The cloud allows the embedding of repression within our mobile devices. Geo-location using advertising data captured from mobile phones was, for instance, among the services plugged by companies at Milipol this year, including Israeli firms Rayzone and WaveGuard Technologies, and the Italian company RSC Lab. This technology is not new, but has gained notoriety thanks to ICE’s deployment of Webloc, which uses location data from mobile phone apps to “monitor trends of mobile devices that have given data at those locations and how often they have been there”. Webloc was created by Penlink, a Milipol vendor and the US leader in adtech-based surveillance.
 
Recent reporting has also revealed ICE’s use of an app called ELITE (Enhanced Leads Identification & Targeting) that generates, based on data captured from a variety of sources, an interactive map that identifies potential targets for deportation – effectively turning the brutality of immigration enforcement actions into a game of Pokemon Go.
 
Looking behind the technology – the devices, tools, cameras – reveals not only the material infrastructures underlying them like data centres and undersea cables, which are rightfully receiving growing attention, but also layered infrastructures of power and dominance. This dominance extends beyond defence, transforming how we interact with private and public institutions that are increasingly relying on digital interfaces to mediate relations with the public, and everything from agriculture to gaming, in ways that can facilitate or entrench repressive dynamics. 
 
Events such as Milipol bring home the theatre of security performed by states, institutions and companies. Not only are they a place to sell products, they sell a vision of security that is increasingly mundane, axiomatic, digitised and most of all embedded.
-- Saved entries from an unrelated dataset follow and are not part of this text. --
<file path="config.mk">
export PLATFORM = sky130hd
export DESIGN_NAME = contiguous_page_allocator_top
export DESIGN_NICKNAME = d
export VERILOG_FILES = /design/src/sv/cpa_pkg.sv /design/src/sv/cpa_cell.sv /design/src/sv/cpa_fit.sv /design/src/sv/contiguous_page_allocator_top.sv
export SDC_FILE = /design/constraint.sdc
export NUM_CORES = 1
export LEC_CHECK = 0
export BUFFER_PORTS_ARGS = -buffer_cell sky130_fd_sc_hd__buf_4
export CAP_MARGIN = 20
export CORE_UTILIZATION = 30
export CTS_BUF_LIST = sky130_fd_sc_hd__clkbuf_4
export DETAILED_ROUTE_END_ITERATION = 6
export GPL_ROUTABILITY_DRIVEN = 0
export SETUP_SLACK_MARGIN = 0.02
export SLEW_MARGIN = 25
export SYNTH_ARGS = -nofsm -noshare
export SYNTH_HDL_FRONTEND = slang
export SYNTH_SLANG_ARGS = --single-unit
</file>
<file path="constraint.sdc">
create_clock -name clk_i -period 10.3 [get_ports clk_i]
set_clock_uncertainty 0.05 [all_clocks]
set_input_delay 0.515 -clock clk_i [delete_from_list [all_inputs] [get_ports clk_i]]
set_output_delay 0.515 -clock clk_i [all_outputs]
set_load 0.01 [all_outputs]
</file>
<file path="src/sv/cpa_pkg.sv">
// Shared types and constants of the contiguous page allocator.
package cpa_pkg;

  localparam int unsigned PAGE_REACH = 64;
  localparam int unsigned LEN_W      = 7;
  localparam int unsigned PAGE_W     = 6;
  localparam int unsigned CFG_IDX_W  = 2;
  localparam int unsigned CFG_DATA_W = 7;

  localparam logic [1:0] FIT_FIRST = 2'd0;
  localparam logic [1:0] FIT_BEST  = 2'd1;
  localparam logic [1:0] FIT_WORST = 2'd2;

  localparam logic REQ_ALLOC = 1'b0;
  localparam logic REQ_FREE  = 1'b1;

  localparam logic STATUS_OK       = 1'b0;
  localparam logic STATUS_NO_SPACE = 1'b1;

  localparam logic [CFG_IDX_W-1:0] CFG_FIT_MODE     = 2'd0;
  localparam logic [CFG_IDX_W-1:0] CFG_PAGES_IN_USE = 2'd1;

  typedef struct packed {
    logic              req_type;
    logic [LEN_W-1:0]  run_length;
    logic [PAGE_W-1:0] free_start;
  } cpa_req_t;

  typedef struct packed {
    logic              status;
    logic [PAGE_W-1:0] start_page;
  } cpa_rsp_t;

  // Control from the sequencer to the hole tracker.
  typedef struct packed {
    logic       clear;
    logic       step;
    logic       is_free;
    logic [1:0] mode;
  } cpa_fit_ctl_t;

  // Chosen run as seen by the sequencer.
  typedef struct packed {
    logic              have;
    logic [PAGE_W-1:0] pick;
  } cpa_fit_res_t;

endpackage

</file>
<file path="src/sv/cpa_cell.sv">
// One page cell of the circulating free map.
module cpa_cell (
  input  logic clk_i,
  input  logic rst_ni,
  input  logic shift_en_i,
  input  logic shift_in_i,
  output logic free_o
);

  logic free_q;

  // Take the neighbor's bit whenever the ring advances.
  always_ff @(posedge clk_i or negedge rst_ni) begin
    if (!rst_ni) begin
      free_q <= 1'b1;
    end else if (shift_en_i) begin
      free_q <= shift_in_i;
    end
  end

  assign free_o = free_q;

endmodule

</file>
<file path="src/sv/cpa_fit.sv">
// Hole tracker: follows free runs page by page and keeps the chosen run.
module cpa_fit #(
  parameter int unsigned IW = 7
) (
  input  logic                  clk_i,
  input  logic                  rst_ni,
  input  cpa_pkg::cpa_fit_ctl_t ctl_i,
  input  logic [IW-1:0]         pos_i,
  input  logic [cpa_pkg::LEN_W-1:0] len_i,
  output cpa_pkg::cpa_fit_res_t res_o
);

  localparam int unsigned WW = IW + 8;

  logic [cpa_pkg::LEN_W-1:0]  hole_q, hole_d, pick_len_q, pick_len_d, hole_inc;
  logic [cpa_pkg::PAGE_W-1:0] pick_q, pick_d;
  logic                       have_q, have_d, take;
  logic [WW-1:0]              first_start, close_start;

  assign hole_inc    = hole_q + cpa_pkg::LEN_W'(1);
  assign first_start = WW'(pos_i) + WW'(1) - WW'(len_i);
  assign close_start = WW'(pos_i) - WW'(hole_q);

  always_comb begin
    if (!have_q) begin
      take = 1'b1;
    end else if (ctl_i.mode == cpa_pkg::FIT_BEST) begin
      take = hole_q < pick_len_q;
    end else begin
      take = hole_q > pick_len_q;
    end
  end

  always_comb begin
    hole_d     = hole_q;
    pick_d     = pick_q;
    pick_len_d = pick_len_q;
    have_d     = have_q;
    if (ctl_i.clear) begin
      hole_d     = '0;
      pick_len_d = '0;
      have_d     = 1'b0;
    end else if (ctl_i.step) begin
      if (ctl_i.is_free) begin
        hole_d = hole_inc;
        // First fit: lock the first run that reaches the length.
        if (ctl_i.mode == cpa_pkg::FIT_FIRST && !have_q && hole_inc == len_i) begin
          have_d = 1'b1;
          pick_d = first_start[cpa_pkg::PAGE_W-1:0];
        end
      end else begin
        if (ctl_i.mode != cpa_pkg::FIT_FIRST && hole_q >= len_i && take) begin
          have_d     = 1'b1;
          pick_len_d = hole_q;
          pick_d     = close_start[cpa_pkg::PAGE_W-1:0];
        end
        hole_d = '0;
      end
    end
  end

  always_ff @(posedge clk_i or negedge rst_ni) begin
    if (!rst_ni) begin
      have_q     <= 1'b0;
      hole_q     <= '0;
      pick_len_q <= '0;
      pick_q     <= '0;
    end else begin
      have_q     <= have_d;
      hole_q     <= hole_d;
      pick_len_q <= pick_len_d;
      pick_q     <= pick_d;
    end
  end

  assign res_o.have = have_q;
  assign res_o.pick = pick_q;

endmodule

</file>
<file path="src/sv/contiguous_page_allocator_top.sv">
// Top level of the contiguous page allocator: page ring, sequencer and config registers.
// Steps from the request transfer to the result: a free makes one marking pass of the page
// ring; an allocate that passes the length and mode checks makes a search pass, the close and
// pick steps and a marking pass, or ends after pick when no hole fits; one that fails them makes no pass.
// Throughput is one item at a time, set by the page ring: one page passes the head cell per
// cycle, once for the search and once for marking; busy drops as the result appears.
// Reset: asynchronous, active low; every page free, fit_mode first fit, 64 pages; no stall.
module contiguous_page_allocator_top #(
  parameter int unsigned MAX_PAGES = 64
) (
  input  logic                               clk_i,
  input  logic                               rst_ni,
  input  logic                               start,
  output logic                               busy,
  input  cpa_pkg::cpa_req_t                  req_i,
  output logic                               done_o,
  output cpa_pkg::cpa_rsp_t                  rsp_o,
  input  logic                               cfg_valid_i,
  output logic                               cfg_ready_o,
  input  logic [cpa_pkg::CFG_IDX_W-1:0]      cfg_index_i,
  input  logic [cpa_pkg::CFG_DATA_W-1:0]     cfg_data_i
);

  // Counter over ring positions, and a position wide enough to name the page past the end.
  localparam int unsigned CW  = $clog2(MAX_PAGES);
  localparam int unsigned IW  = $clog2(MAX_PAGES + 1);
  localparam int unsigned WW  = IW + 8;
  localparam int unsigned LIM = (MAX_PAGES < cpa_pkg::PAGE_REACH) ? MAX_PAGES
                                                                  : cpa_pkg::PAGE_REACH;

  typedef enum logic [2:0] {
    ST_IDLE,
    ST_SCAN,
    ST_CLOSE,
    ST_PICK,
    ST_MARK
  } state_e;

  state_e                             state_q, state_d;
  logic [CW-1:0]                      cnt_q, cnt_d;
  cpa_pkg::cpa_req_t                  req_q, req_d;
  logic [cpa_pkg::LEN_W-1:0]          n_q, n_d, n_now;
  logic                               done_q, done_d;
  cpa_pkg::cpa_rsp_t                  rsp_q, rsp_d;
  logic [1:0]                         fit_mode_q;
  logic [cpa_pkg::LEN_W-1:0]          pages_q;

  logic [MAX_PAGES-1:0]               cell_free;
  logic                               shift_en, tail_bit, head, mark_bit, in_run, last;
  logic                               accept, fail_now;
  logic [IW-1:0]                      pos;
  logic [WW-1:0]                      pos_w, run_lo, run_hi;
  cpa_pkg::cpa_fit_ctl_t              fit_ctl;
  cpa_pkg::cpa_fit_res_t              fit_res;

  // ---------------------------------------------------------------------------
  // Configuration registers; the user must write them only while idle, which the block does not enforce; always ready.
  // ---------------------------------------------------------------------------
  assign cfg_ready_o = 1'b1;

  always_ff @(posedge clk_i or negedge rst_ni) begin
    if (!rst_ni) begin
      fit_mode_q <= cpa_pkg::FIT_FIRST;
      pages_q    <= cpa_pkg::LEN_W'(cpa_pkg::PAGE_REACH);
    end else if (cfg_valid_i && cfg_ready_o) begin
      unique case (cfg_index_i)
        cpa_pkg::CFG_FIT_MODE:     fit_mode_q <= cfg_data_i[1:0];
        cpa_pkg::CFG_PAGES_IN_USE: pages_q    <= cfg_data_i;
        default: ;
      endcase
    end
  end

  // Managed page count: clamp to the ring size and to the reach of start_page.
  assign n_now = (pages_q > cpa_pkg::LEN_W'(LIM)) ? cpa_pkg::LEN_W'(LIM) : pages_q;

  // ---------------------------------------------------------------------------
  // Page ring: page i sits in the head cell at step i of a pass; after a full
  // pass every page is back where it started.
  // ---------------------------------------------------------------------------
  assign shift_en = (state_q == ST_SCAN) || (state_q == ST_MARK);
  assign head     = cell_free[0];
  assign tail_bit = (state_q == ST_MARK) ? mark_bit : head;

  for (genvar k = 0; k < MAX_PAGES; k++) begin : g_cell
    logic shift_in;
    if (k == MAX_PAGES - 1) begin : g_tail
      assign shift_in = tail_bit;
    end else begin : g_mid
      assign shift_in = cell_free[k+1];
    end
    cpa_cell u_cell (
      .clk_i      (clk_i),
      .rst_ni     (rst_ni),
      .shift_en_i (shift_en),
      .shift_in_i (shift_in),
      .free_o     (cell_free[k])
    );
  end

  // Ring position; the close step stands for the used page just past the end.
  assign pos   = (state_q == ST_CLOSE) ? IW'(MAX_PAGES) : IW'(cnt_q);
  assign pos_w = WW'(pos);
  assign last  = (cnt_q == CW'(MAX_PAGES - 1));

  // Rewrite the head bit on the marking pass: used over the picked run,
  // free over the requested run inside the managed range.
  assign run_lo = (req_q.req_type == cpa_pkg::REQ_ALLOC) ? WW'(fit_res.pick)
                                                         : WW'(req_q.free_start);
  assign run_hi = run_lo + WW'(req_q.run_length);
  assign in_run = (pos_w >= run_lo) && (pos_w < run_hi);

  always_comb begin
    if (req_q.req_type == cpa_pkg::REQ_ALLOC) begin
      mark_bit = in_run ? 1'b0 : head;
    end else begin
      mark_bit = (in_run && pos_w < WW'(n_q)) ? 1'b1 : head;
    end
  end

  // ---------------------------------------------------------------------------
  // Hole tracker
  // ---------------------------------------------------------------------------
  assign accept = start && !busy;

  assign fit_ctl.clear   = accept;
  assign fit_ctl.step    = (state_q == ST_SCAN) || (state_q == ST_CLOSE);
  assign fit_ctl.is_free = (state_q == ST_SCAN) && head && (pos_w < WW'(n_q));
  assign fit_ctl.mode    = fit_mode_q;

  cpa_fit #(
    .IW (IW)
  ) u_fit (
    .clk_i  (clk_i),
    .rst_ni (rst_ni),
    .ctl_i  (fit_ctl),
    .pos_i  (pos),
    .len_i  (req_q.run_length),
    .res_o  (fit_res)
  );

  // ---------------------------------------------------------------------------
  // Sequencer
  // ---------------------------------------------------------------------------
  // Reject an allocate at once when no run can exist or the fit mode is none of the three named.
  assign fail_now = (req_i.run_length == '0) || (req_i.run_length > n_now)
                 || (fit_mode_q != cpa_pkg::FIT_FIRST && fit_mode_q != cpa_pkg::FIT_BEST
                     && fit_mode_q != cpa_pkg::FIT_WORST);

  always_comb begin
    state_d = state_q;
    cnt_d   = cnt_q;
    req_d   = req_q;
    n_d     = n_q;
    done_d  = 1'b0;
    rsp_d   = rsp_q;
    unique case (state_q)
      ST_IDLE: begin
        if (accept) begin
          req_d = req_i;
          n_d   = n_now;
          cnt_d = '0;
          if (req_i.req_type == cpa_pkg::REQ_FREE) begin
            state_d = ST_MARK;
          end else if (fail_now) begin
            done_d           = 1'b1;
            rsp_d.status     = cpa_pkg::STATUS_NO_SPACE;
            rsp_d.start_page = '0;
          end else begin
            state_d = ST_SCAN;
          end
        end
      end
      ST_SCAN: begin
        cnt_d = cnt_q + CW'(1);
        if (last) begin
          cnt_d   = '0;
          state_d = ST_CLOSE;
        end
      end
      ST_CLOSE: begin
        state_d = ST_PICK;
      end
      ST_PICK: begin
        cnt_d = '0;
        if (fit_res.have) begin
          state_d = ST_MARK;
        end else begin
          state_d          = ST_IDLE;
          done_d           = 1'b1;
          rsp_d.status     = cpa_pkg::STATUS_NO_SPACE;
          rsp_d.start_page = '0;
        end
      end
      ST_MARK: begin
        cnt_d = cnt_q + CW'(1);
        if (last) begin
          cnt_d        = '0;
          state_d      = ST_IDLE;
          done_d       = 1'b1;
          rsp_d.status = cpa_pkg::STATUS_OK;
          rsp_d.start_page = (req_q.req_type == cpa_pkg::REQ_ALLOC) ? fit_res.pick : '0;
        end
      end
      default: state_d = ST_IDLE;
    endcase
  end

  always_ff @(posedge clk_i or negedge rst_ni) begin
    if (!rst_ni) begin
      state_q <= ST_IDLE;
      cnt_q   <= '0;
      done_q  <= 1'b0;
      req_q   <= '0;
      n_q     <= '0;
      rsp_q   <= '0;
    end else begin
      state_q <= state_d;
      cnt_q   <= cnt_d;
      done_q  <= done_d;
      req_q   <= req_d;
      n_q     <= n_d;
      rsp_q   <= rsp_d;
    end
  end

  assign busy   = (state_q != ST_IDLE);
  assign done_o = done_q;
  assign rsp_o  = rsp_q;

endmodule

</file>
These new realities require ever deeper and broader practices of resistance.    
 
 
The Tech Infrastructure Coalition, an initiative of Equinox Initiative for Racial Justice and The Institute for Technology in the Public Interest launched this autumn, is working to shed light on these less visible drivers of repression and their impact on racialised and marginalised communities; and, together with diverse partners, identity strategies for collective resistance.